* _DATA SHOWN_
* * *

--- src/rtl/alu_seq.sv ---
// Multi-cycle ALU: one-cycle logic/compare ops plus iterative shift-add multiply
// and restoring divide, with valid/ready handshakes on both sides.
module alu_seq #(
  parameter int BIT_WIDTH  = 32,
  parameter int TAG_WIDTH  = 4,
  parameter int MUL_ENABLE = 1,
  parameter int DIV_ENABLE = 1
) (
  input  logic                 clk,
  input  logic                 reset,
  input  logic                 in_valid,
  output logic                 in_ready,
  input  logic [4:0]           alu_fn,
  input  logic [BIT_WIDTH-1:0] in1,
  input  logic [BIT_WIDTH-1:0] in2,
  input  logic [TAG_WIDTH-1:0] in_tag,
  output logic                 out_valid,
  input  logic                 out_ready,
  output logic [BIT_WIDTH-1:0] out,
  output logic [TAG_WIDTH-1:0] out_tag,
  output logic                 div_by_zero,
  output logic                 busy
);

  localparam int W  = BIT_WIDTH;
  localparam int CW = $clog2(W);
  localparam logic [CW-1:0] LAST = CW'(W - 1);

  typedef enum logic [1:0] {IDLE, ITER, DONE} state_t;
  state_t state, state_next;

  logic [4:0]           fn_r;
  logic [2*W-1:0]       a_reg, acc;
  logic [W-1:0]         b_reg;
  logic [CW-1:0]        cnt;
  logic                 neg_q, neg_r;
  logic [W-1:0]         out_r;
  logic [TAG_WIDTH-1:0] tag_r;
  logic                 dbz_r;

  logic           is_mul_in, is_div_in, sgn_in, zero_div, lt, eq;
  logic [W-1:0]   abs_a, abs_b, single_res, iter_res;
  logic [2*W-1:0] a_step, acc_step, prod;
  logic [W-1:0]   b_step, quot, rem;
  logic [W:0]     r_shift, diff;

  assign is_mul_in = (MUL_ENABLE != 0) && (alu_fn == 5'h10 || alu_fn == 5'h11);
  assign is_div_in = (DIV_ENABLE != 0) && (alu_fn >= 5'h12 && alu_fn <= 5'h15);
  assign sgn_in    = is_mul_in || (is_div_in && !alu_fn[2]);
  assign zero_div  = (in2 == '0);
  assign abs_a     = (sgn_in && in1[W-1]) ? -in1 : in1;
  assign abs_b     = (sgn_in && in2[W-1]) ? -in2 : in2;
  assign lt        = $signed(in1) < $signed(in2);
  assign eq        = (in1 == in2);

  always_comb begin
    single_res = '0;
    case (alu_fn)
      5'h00: single_res = in1 + in2;
      5'h01: single_res = in1 - in2;
      5'h02: single_res = in1 & in2;
      5'h03: single_res = in1 | in2;
      5'h04: single_res = in1 ^ in2;
      5'h05: single_res = ~(in1 & in2);
      5'h06: single_res = ~(in1 | in2);
      5'h07: single_res = ~(in1 ^ in2);
      5'h09: single_res = {{(W-1){1'b0}}, eq};
      5'h0A: single_res = {{(W-1){1'b0}}, lt};
      5'h0B: single_res = {{(W-1){1'b0}}, lt | eq};
      5'h0C: single_res = {{(W-1){1'b0}}, 1'b1};
      5'h0D: single_res = {{(W-1){1'b0}}, !eq};
      5'h0E: single_res = {{(W-1){1'b0}}, !lt};
      5'h0F: single_res = {{(W-1){1'b0}}, !lt && !eq};
      default: single_res = '0;
    endcase
    // Divide by zero finishes immediately: quotient all ones, remainder = dividend.
    if (is_div_in && zero_div)
      single_res = alu_fn[0] ? in1 : '1;
  end

  // One iteration step. Multiply: a_reg is the shifting multiplicand, b_reg the
  // multiplier. Divide: a_reg low half is the divisor, b_reg shifts dividend bits
  // out and quotient bits in, acc holds the partial remainder.
  always_comb begin
    a_step   = a_reg;
    b_step   = b_reg;
    acc_step = acc;
    r_shift  = {acc[W-1:0], b_reg[W-1]};
    diff     = r_shift - {1'b0, a_reg[W-1:0]};
    if (fn_r[4:1] == 4'b1000) begin
      acc_step = acc + (b_reg[0] ? a_reg : '0);
      a_step   = a_reg << 1;
      b_step   = b_reg >> 1;
    end else begin
      b_step   = {b_reg[W-2:0], !diff[W]};
      acc_step = {{(W-1){1'b0}}, diff[W] ? r_shift : diff};
    end
    prod = neg_q ? -acc_step : acc_step;
    quot = b_step;
    rem  = acc_step[W-1:0];
    if (fn_r[4:1] == 4'b1000)
      iter_res = fn_r[0] ? prod[2*W-1:W] : prod[W-1:0];
    else
      iter_res = fn_r[0] ? (neg_r ? -rem : rem) : (neg_q ? -quot : quot);
  end

  always_comb begin
    state_next = state;
    case (state)
      IDLE: if (in_valid)
              state_next = (is_mul_in || (is_div_in && !zero_div)) ? ITER : DONE;
      ITER: if (cnt == LAST) state_next = DONE;
      DONE: if (out_ready) state_next = IDLE;
      default: state_next = IDLE;
    endcase
  end

  always_ff @(posedge clk or posedge reset) begin
    if (reset) begin
      state <= IDLE;
      fn_r  <= '0;
      a_reg <= '0;
      b_reg <= '0;
      acc   <= '0;
      cnt   <= '0;
      neg_q <= 1'b0;
      neg_r <= 1'b0;
      out_r <= '0;
      tag_r <= '0;
      dbz_r <= 1'b0;
    end else begin
      state <= state_next;
      case (state)
        IDLE: if (in_valid) begin
          fn_r  <= alu_fn;
          tag_r <= in_tag;
          cnt   <= '0;
          acc   <= '0;
          a_reg <= {{W{1'b0}}, is_mul_in ? abs_a : abs_b};
          b_reg <= is_mul_in ? abs_b : abs_a;
          neg_q <= sgn_in && (in1[W-1] ^ in2[W-1]);
          neg_r <= sgn_in && in1[W-1];
          out_r <= single_res;
          dbz_r <= is_div_in && zero_div;
        end
        ITER: begin
          a_reg <= a_step;
          b_reg <= b_step;
          acc   <= acc_step;
          cnt   <= cnt + 1'b1;
          if (cnt == LAST) out_r <= iter_res;
        end
        default: ;
      endcase
    end
  end

  assign in_ready    = (state == IDLE);
  assign out_valid   = (state == DONE);
  assign busy        = (state != IDLE);
  assign out         = out_r;
  assign out_tag     = tag_r;
  assign div_by_zero = dbz_r;

endmodule
--- config.mk ---
export PLATFORM = sky130hd
export DESIGN_NAME = alu_seq
export DESIGN_NICKNAME = d
export VERILOG_FILES = /design/src/rtl/alu_seq.sv
export SDC_FILE = /design/constraint.sdc
export NUM_CORES = 2
export LEC_CHECK = 0
export CORE_UTILIZATION = 30
export CTS_BUF_LIST = sky130_fd_sc_hd__clkbuf_2 sky130_fd_sc_hd__clkbuf_4 sky130_fd_sc_hd__clkbuf_8
export DETAILED_ROUTE_END_ITERATION = 6
export PLACE_DENSITY = 0.43
export SKIP_LAST_GASP = 1
export SLEW_MARGIN = 20
export SYNTH_ARGS = -nofsm -noshare
export SYNTH_HDL_FRONTEND = slang
export SYNTH_SLANG_ARGS = --single-unit
--- constraint.sdc ---
create_clock -name clk -period 12.2 [get_ports clk]
set_input_delay 1.22 -clock clk [delete_from_list [all_inputs] [get_ports clk]]
set_output_delay 1.22 -clock clk [all_outputs]
set_load 0.01 [all_outputs]
Word level (Yosys, flattened, before mapping)

Index checks and enable logic that the tools add are counted.
Widths: inputs -> output; s select.

$add $sub $neg: 10
$lt $le $gt $ge: 3
Equal/unequal tests: 25
Multiplexer cells: 34
Bitwise operators: 8
Reductions and logical operators: 26

Operators with widths:

| operator           | count |
|---|---|
| $mux 32            | 15 |
| $pmux 32 s15       | 1 |
| $mux 64            | 6 |
| $pmux 64 s2        | 2 |
| $neg 32->32        | 4 |
| $pmux 32 s2        | 2 |
| $not 32->32        | 3 |
| $add 64x64->64     | 1 |
| $neg 64->64        | 1 |
| $eq 5x4->1 const B | 7 |
| $mux 33            | 1 |
| $sub 33x32->33     | 1 |
| $add 32x32->32     | 1 |
| $and 32x32->32     | 1 |
| $eq 32x32->1       | 1 |
| $logic_not 32->1   | 1 |
| $lt 32x32->1       | 1 |
| $or 32x32->32      | 1 |
| $sub 32x32->32     | 1 |
| $xor 32x32->32     | 1 |
| $eq 5x3->1 const B | 4 |
| $eq 5x5->1 const B | 3 |
| $eq 5x2->1 const B | 2 |
| $pmux 5 s2         | 1 |
| 22 further kinds   | 44 |

Bits in registers: 211
Bits of input ports: 77
Logic and storage cells: 117

Depth between registers and ports, before layout

Depth in word-level cells: 9
Gate-level depth with buffers: 32
Gate-level depth less buffers: 26

Worst setup path after synthesis

Ideal clock, no wire load.

Path kind: register to register
Start point: register b_reg[31]
End point: register out_r[14] (netlist: out[14])
Setup time: 0.136 ns
Arrival: 6.415 ns
Data required time: 12.064 ns
Setup slack: 5.649 ns
Cell stages (with the launch flop): 33
Cells stage by stage: dfrtp_1 -> inv_1 -> ha_1 -> fa_1 -> nor2b_1 -> o31ai_1 -> o21a_1 -> a211o_1 -> a2111oi_0 -> o21ai_0 -> nand2b_1 -> a21o_1 -> ha_1 -> buf_2 -> clkbuf_1 -> clkbuf_1 -> clkbuf_1 -> nand2_1 -> o211ai_1 -> o21ai_0 -> inv_1 -> ha_1 -> and2_1 -> nand4_1 -> nand2b_1 -> or4_1 -> clkbuf_1 -> nor2_1 -> nand3_1 -> buf_2 -> or3_1 -> a211oi_1 -> o32ai_1

Word-level cells in the longest chain between the ends: 9

RTL lines:

| what                                              | line     | RTL |
|---|---|---|
| start, declared                                   | 34       | `logic [W-1:0] b_reg;` |
| start signal, assigned                            | 140      | `b_reg <= is_mul_in ? abs_b : abs_a;` |
| start signal, assigned                            | 148      | `b_reg <= b_step;` |
| $sub 33x32->33                                    | 89       | `diff = r_shift - {1'b0, a_reg[W-1:0]};` |
| $mux 33 / $logic_not 1->1 (equally long branches) | 96, 95   |  |
| $mux 64 / $mux 32 (equally long branches)         | 90       | `if (fn_r[4:1] == 4'b1000) begin` |
| $neg 64->64 / $neg 32->32 (equally long branches) | 98, 104  |  |
| $mux 64 / $mux 32 (equally long branches)         | 98, 104  |  |
| $mux 32, on equally long branches                 | 102, 104 |  |
| $mux 32 (*)                                       | 101      | `if (fn_r[4:1] == 4'b1000)` |
| $mux 32 (*)                                       | 151      | `if (cnt == LAST) out_r <= iter_res;` |
| $pmux 32 s2 (*)                                   | 133      | `case (state)` |
| end signal, assigned                              | 143      | `out_r <= single_res;` |
| end signal, assigned                              | 151      |  |
| end, declared                                     | 37       | `logic [W-1:0] out_r;` |

Every way passes the cells marked *; elsewhere a longest branch is shown, timed or not. The select of a mux whose other input is x is not followed.
A chain may end at the register's enable or synchronous reset.

Worst setup path in the final report

Start point: register b_reg[31]
End point: register out_r[15] (netlist: out[15])

The elaborated chain is that of the path after synthesis.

* * *

* _PROBLEM REQUIREMENTS_
Scan the listing above and identify each line holding the string "quotient"; copy every such line.

* _RESPONSE_
    // Divide by zero finishes immediately: quotient all ones, remainder = dividend.
  // out and quotient bits in, acc holds the partial remainder.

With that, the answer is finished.